Items from a data source:
■ ■ ■ ■
File: src/logic/rv_decode_defs.svh
`ifndef RV_DECODE_DEFS_SVH
`define RV_DECODE_DEFS_SVH

// data path and program counter width
`define RV_XLEN             32

// fetched word width, compressed encodings not handled
`define RV_INSTR_W          32

// register file index width
`define RV_REG_W            5

// minor opcode field width
`define RV_FUNCT3_W         3

// sequential step, always a full word
`define RV_PC_STEP          4

// funct7 for the plain operation
`define RV_FUNCT7_BASE      7'b0000000

// funct7 selecting sub and sra
`define RV_FUNCT7_ALT       7'b0100000

// word size, shown on funct3 when the low bits are not 2'b11
`define RV_FUNCT3_DEFAULT   3'b010

`endif
File: src/logic/rv_decode_pkg.sv
`default_nettype none

`include "rv_decode_defs.svh"

package rv_decode_pkg;

    // major opcode, bits [6:2] of the word
    typedef enum logic [4:0]
    {
        LD   = 5'b00000,
        MEM  = 5'b00011,
        ARI  = 5'b00100,
        AUI  = 5'b00101,
        STR  = 5'b01000,
        ARR  = 5'b01100,
        LUI  = 5'b01101,
        B    = 5'b11000,
        JALR = 5'b11001,
        JAL  = 5'b11011,
        SYS  = 5'b11100
    } opc_t;

    // decoded ALU operation
    typedef enum logic [4:0]
    {
        ALU_NONE,
        ADD,
        SUB,
        SLL,
        SLT,
        SLTU,
        XOR,
        SRL,
        SRA,
        OR,
        AND,
        BEQ,
        BNE,
        BLT,
        BGE,
        BLTU,
        BGEU
    } alu_op_t;

    typedef struct packed
    {
        logic [`RV_INSTR_W-1:0] instruction;
        logic [`RV_XLEN-1:0]    pc;
    } stage_t;

    // one hot, or all zero when unsupported
    typedef struct packed
    {
        logic load;
        logic store;
        logic imm;
        logic reg_op;
        logic lui;
        logic auipc;
        logic branch;
        logic jal;
        logic jalr;
    } instr_kind_t;

    typedef struct packed
    {
        logic cmp;
        logic bits;
        logic shift;
        logic arith;
    } alu_res_t;

    typedef struct packed
    {
        logic cmp_eq;
        logic cmp_lts;
        logic cmp_ltu;
        logic cmp_inversed;
        logic bits_and;
        logic bits_or;
        logic bits_xor;
        logic arith_shl;
        logic arith_shr;
        logic arith_sub;
        logic arith_add;
        logic shift_arithmetical;
    } alu_ctrl_t;

    typedef struct packed
    {
        logic r;
        logic pc;
    } src_op1_t;

    typedef struct packed
    {
        logic r;
        logic i;
        logic j;
    } src_op2_t;

    typedef struct packed
    {
        logic alu;
        logic memory;
        logic pc_next;
    } res_src_t;

endpackage

`default_nettype wire

File: src/logic/rv_decode_top.sv
`default_nettype none

`include "rv_decode_defs.svh"

module rv_decode_top
    import rv_decode_pkg::*;
(
    input  wire logic                   i_clk,
    input  wire logic                   i_rst_n,
    input  wire logic                   i_stall,
    input  wire logic                   i_flush,
    input  wire logic                   i_ready,
    input  wire logic [`RV_INSTR_W-1:0] i_instruction,
    input  wire logic [`RV_XLEN-1:0]    i_pc,
    output logic [`RV_XLEN-1:0]         o_pc,
    output logic [`RV_XLEN-1:0]         o_pc_next,
    output logic [`RV_REG_W-1:0]        o_rs1,
    output logic [`RV_REG_W-1:0]        o_rs2,
    output logic [`RV_REG_W-1:0]        o_rd,
    output logic [`RV_XLEN-1:0]         o_imm_i,
    output logic [`RV_XLEN-1:0]         o_imm_j,
    output alu_res_t                    o_alu_res,
    output alu_ctrl_t                   o_alu_ctrl,
    output logic [`RV_FUNCT3_W-1:0]     o_funct3,
    output res_src_t                    o_res_src,
    output src_op1_t                    o_op1_src,
    output src_op2_t                    o_op2_src,
    output logic                        o_reg_write,
    output logic                        o_inst_jal,
    output logic                        o_inst_jalr,
    output logic                        o_inst_branch,
    output logic                        o_inst_store,
    output logic                        o_inst_supported
);

    stage_t      stage;
    instr_kind_t kind;
    alu_op_t     alu_op;

    decode_stage_reg u_stage_reg
    (
        .i_clk          (i_clk),
        .i_rst_n        (i_rst_n),
        .i_stall        (i_stall),
        .i_flush        (i_flush),
        .i_ready        (i_ready),
        .i_instruction  (i_instruction),
        .i_pc           (i_pc),
        .o_stage        (stage)
    );

    instr_classifier u_classifier
    (
        .i_stage        (stage),
        .o_kind         (kind),
        .o_alu_op       (alu_op),
        .o_rs1          (o_rs1),
        .o_rs2          (o_rs2),
        .o_rd           (o_rd),
        .o_funct3       (o_funct3),
        .o_op1_src      (o_op1_src),
        .o_op2_src      (o_op2_src),
        .o_res_src      (o_res_src),
        .o_reg_write    (o_reg_write),
        .o_supported    (o_inst_supported),
        .o_pc_next      (o_pc_next)
    );

    imm_gen u_imm_gen
    (
        .i_instruction  (stage.instruction),
        .i_kind         (kind),
        .o_imm_i        (o_imm_i),
        .o_imm_j        (o_imm_j)
    );

    alu_ctrl_gen u_alu_ctrl
    (
        .i_alu_op       (alu_op),
        .o_alu_res      (o_alu_res),
        .o_alu_ctrl     (o_alu_ctrl)
    );

    assign o_pc          = stage.pc;
    assign o_inst_jal    = kind.jal;
    assign o_inst_jalr   = kind.jalr;
    assign o_inst_branch = kind.branch;
    assign o_inst_store  = kind.store;

endmodule

`default_nettype wire

File: src/logic/alu_ctrl_gen.sv
`default_nettype none

module alu_ctrl_gen
    import rv_decode_pkg::*;
(
    input  alu_op_t     i_alu_op,
    output alu_res_t    o_alu_res,
    output alu_ctrl_t   o_alu_ctrl
);

    alu_res_t  res;
    alu_ctrl_t ctrl;

    always_comb
    begin
        res  = '0;
        ctrl = '0;
        case (i_alu_op)
            ADD:
            begin
                res.arith      = 1'b1;
                ctrl.arith_add = 1'b1;
            end
            SUB:
            begin
                res.arith      = 1'b1;
                ctrl.arith_sub = 1'b1;
            end
            SLL:
            begin
                res.shift      = 1'b1;
                ctrl.arith_shl = 1'b1;
            end
            SRL, SRA:
            begin
                res.shift               = 1'b1;
                ctrl.arith_shr          = 1'b1;
                ctrl.shift_arithmetical = (i_alu_op == SRA);
            end
            AND:
            begin
                res.bits      = 1'b1;
                ctrl.bits_and = 1'b1;
            end
            OR:
            begin
                res.bits     = 1'b1;
                ctrl.bits_or = 1'b1;
            end
            XOR:
            begin
                res.bits      = 1'b1;
                ctrl.bits_xor = 1'b1;
            end
            // slt and branches share the comparator
            SLT, BLT, BGE:
            begin
                res.cmp           = 1'b1;
                ctrl.cmp_lts      = 1'b1;
                ctrl.cmp_inversed = (i_alu_op == BGE);
            end
            SLTU, BLTU, BGEU:
            begin
                res.cmp           = 1'b1;
                ctrl.cmp_ltu      = 1'b1;
                ctrl.cmp_inversed = (i_alu_op == BGEU);
            end
            BEQ, BNE:
            begin
                res.cmp           = 1'b1;
                ctrl.cmp_eq       = 1'b1;
                ctrl.cmp_inversed = (i_alu_op == BNE);
            end
            default:
            begin
                res  = '0;
                ctrl = '0;
            end
        endcase
    end

    assign o_alu_res  = res;
    assign o_alu_ctrl = ctrl;

endmodule

`default_nettype wire

File: src/logic/imm_gen.sv
`default_nettype none

`include "rv_decode_defs.svh"

module imm_gen
    import rv_decode_pkg::*;
(
    input  wire logic [`RV_INSTR_W-1:0] i_instruction,
    input  instr_kind_t                 i_kind,
    output logic [`RV_XLEN-1:0]         o_imm_i,
    output logic [`RV_XLEN-1:0]         o_imm_j
);

    logic [`RV_XLEN-1:0] imm_i;
    logic [`RV_XLEN-1:0] imm_s;
    logic [`RV_XLEN-1:0] imm_b;
    logic [`RV_XLEN-1:0] imm_u;
    logic [`RV_XLEN-1:0] imm_j;
    logic                sign;

    // bit 31 is the sign in every format
    assign sign = i_instruction[31];

    assign imm_i = {{21{sign}}, i_instruction[30:20]};
    assign imm_s = {{21{sign}}, i_instruction[30:25], i_instruction[11:7]};

    // branch and jump offsets are halfword aligned
    assign imm_b = {{20{sign}}, i_instruction[7], i_instruction[30:25],
                    i_instruction[11:8], 1'b0};
    assign imm_j = {{12{sign}}, i_instruction[19:12], i_instruction[20],
                    i_instruction[30:21], 1'b0};

    assign imm_u = {i_instruction[31:12], 12'b0};

    always_comb
    begin
        if (i_kind.lui || i_kind.auipc)
            o_imm_i = imm_u;
        else if (i_kind.store)
            o_imm_i = imm_s;
        else
            o_imm_i = imm_i;
    end

    assign o_imm_j = i_kind.jal ? imm_j : imm_b;

endmodule

`default_nettype wire

File: src/logic/instr_classifier.sv
`default_nettype none

`include "rv_decode_defs.svh"

module instr_classifier
    import rv_decode_pkg::*;
(
    input  stage_t                      i_stage,
    output instr_kind_t                 o_kind,
    output alu_op_t                     o_alu_op,
    output logic [`RV_REG_W-1:0]        o_rs1,
    output logic [`RV_REG_W-1:0]        o_rs2,
    output logic [`RV_REG_W-1:0]        o_rd,
    output logic [`RV_FUNCT3_W-1:0]     o_funct3,
    output src_op1_t                    o_op1_src,
    output src_op2_t                    o_op2_src,
    output res_src_t                    o_res_src,
    output logic                        o_reg_write,
    output logic                        o_supported,
    output logic [`RV_XLEN-1:0]         o_pc_next
);

    logic [`RV_INSTR_W-1:0]     instr;
    opc_t                       opc;
    logic [`RV_FUNCT3_W-1:0]    funct3;
    logic [6:0]                 funct7;
    logic                       full;
    logic                       f7_base;
    logic                       f7_alt;
    logic                       legal;
    logic                       valid;
    alu_op_t                    op_raw;
    instr_kind_t                kind_raw;
    instr_kind_t                kind;

    // shared by the register and immediate forms
    function automatic alu_op_t arith_op(input logic [`RV_FUNCT3_W-1:0] f3, input logic alt);
        case (f3)
            3'b000:  arith_op = alt ? SUB : ADD;
            3'b001:  arith_op = SLL;
            3'b010:  arith_op = SLT;
            3'b011:  arith_op = SLTU;
            3'b100:  arith_op = XOR;
            3'b101:  arith_op = alt ? SRA : SRL;
            3'b110:  arith_op = OR;
            default: arith_op = AND;
        endcase
    endfunction

    assign instr   = i_stage.instruction;
    assign opc     = opc_t'(instr[6:2]);
    assign funct3  = instr[14:12];
    assign funct7  = instr[31:25];
    assign full    = (instr[1:0] == 2'b11);
    assign f7_base = (funct7 == `RV_FUNCT7_BASE);
    assign f7_alt  = (funct7 == `RV_FUNCT7_ALT);

    always_comb
    begin
        legal    = 1'b0;
        op_raw   = ALU_NONE;
        kind_raw = '0;
        case (opc)
            LD:
            begin
                // lb lh lw lbu lhu
                legal         = (funct3 != 3'b011) && (funct3[2:1] != 2'b11);
                op_raw        = ADD;
                kind_raw.load = 1'b1;
            end
            STR:
            begin
                legal          = (funct3 < 3'b011);
                op_raw         = ADD;
                kind_raw.store = 1'b1;
            end
            ARI:
            begin
                // only the shifts carry funct7, the rest is immediate
                if (funct3 == 3'b001)
                    legal = f7_base;
                else if (funct3 == 3'b101)
                    legal = f7_base || f7_alt;
                else
                    legal = 1'b1;
                op_raw       = arith_op(funct3, (funct3 == 3'b101) && f7_alt);
                kind_raw.imm = 1'b1;
            end
            ARR:
            begin
                legal           = f7_base || (f7_alt && (funct3 == 3'b000 || funct3 == 3'b101));
                op_raw          = arith_op(funct3, f7_alt);
                kind_raw.reg_op = 1'b1;
            end
            LUI:
            begin
                legal        = 1'b1;
                kind_raw.lui = 1'b1;
            end
            AUI:
            begin
                legal          = 1'b1;
                kind_raw.auipc = 1'b1;
            end
            B:
            begin
                legal           = (funct3[2:1] != 2'b01);
                op_raw          = funct3[2] ? (funct3[1] ? (funct3[0] ? BGEU : BLTU)
                                                        : (funct3[0] ? BGE : BLT))
                                            : (funct3[0] ? BNE : BEQ);
                kind_raw.branch = 1'b1;
            end
            JAL:
            begin
                legal        = 1'b1;
                kind_raw.jal = 1'b1;
            end
            JALR:
            begin
                legal         = (funct3 == 3'b000);
                kind_raw.jalr = 1'b1;
            end
            // system and fence words are rejected
            SYS, MEM:
                legal = 1'b0;
            default:
                legal = 1'b0;
        endcase
    end

    assign valid    = full && legal;
    assign kind     = valid ? kind_raw : '0;
    assign o_kind   = kind;
    assign o_alu_op = valid ? op_raw : ALU_NONE;

    // the all-zero word is a bubble and still counts as supported
    assign o_supported = valid || (instr == '0);

    assign o_rd     = instr[11:7];
    assign o_rs1    = kind.lui ? '0 : instr[19:15];
    assign o_rs2    = instr[24:20];
    assign o_funct3 = full ? funct3 : `RV_FUNCT3_DEFAULT;

    assign o_op1_src.pc = kind.auipc || kind.jal;
    assign o_op1_src.r  = !(kind.auipc || kind.jal);

    assign o_op2_src.j = kind.jal;
    assign o_op2_src.i = kind.jalr || kind.load || kind.imm || kind.lui
                      || kind.auipc || kind.store;
    assign o_op2_src.r = !(o_op2_src.j || o_op2_src.i);

    assign o_res_src.memory  = kind.load;
    assign o_res_src.pc_next = kind.jal || kind.jalr;
    assign o_res_src.alu     = !(kind.load || kind.jal || kind.jalr);

    assign o_reg_write = kind.load || kind.imm || kind.reg_op || kind.lui
                      || kind.auipc || kind.jal || kind.jalr;

    assign o_pc_next = i_stage.pc + `RV_XLEN'(`RV_PC_STEP);

endmodule

`default_nettype wire

File: src/logic/decode_stage_reg.sv
`default_nettype none

`include "rv_decode_defs.svh"

module decode_stage_reg
    import rv_decode_pkg::*;
(
    input  wire logic                   i_clk,
    input  wire logic                   i_rst_n,
    input  wire logic                   i_stall,
    input  wire logic                   i_flush,
    input  wire logic                   i_ready,
    input  wire logic [`RV_INSTR_W-1:0] i_instruction,
    input  wire logic [`RV_XLEN-1:0]    i_pc,
    output stage_t                      o_stage
);

    stage_t stage;

    // reset, then flush, then stall, then capture
    always_ff @(posedge i_clk)
    begin
        if (!i_rst_n)
        begin
            stage.instruction <= '0;
            stage.pc          <= '0;
        end
        else if (i_flush)
        begin
            // zero word decodes as a harmless bubble
            stage.instruction <= '0;
        end
        else if (!i_stall)
        begin
            // nothing fetched yet, so insert a bubble
            stage.instruction <= i_ready ? i_instruction : '0;
            stage.pc          <= i_pc;
        end
    end

    assign o_stage = stage;

endmodule

`default_nettype wire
■ ■ ■ ■
— YOUR TASK —
Lines with the string "when" in the data above: say how many there are, giving the number alone.

— SOLVED PROBLEM —
2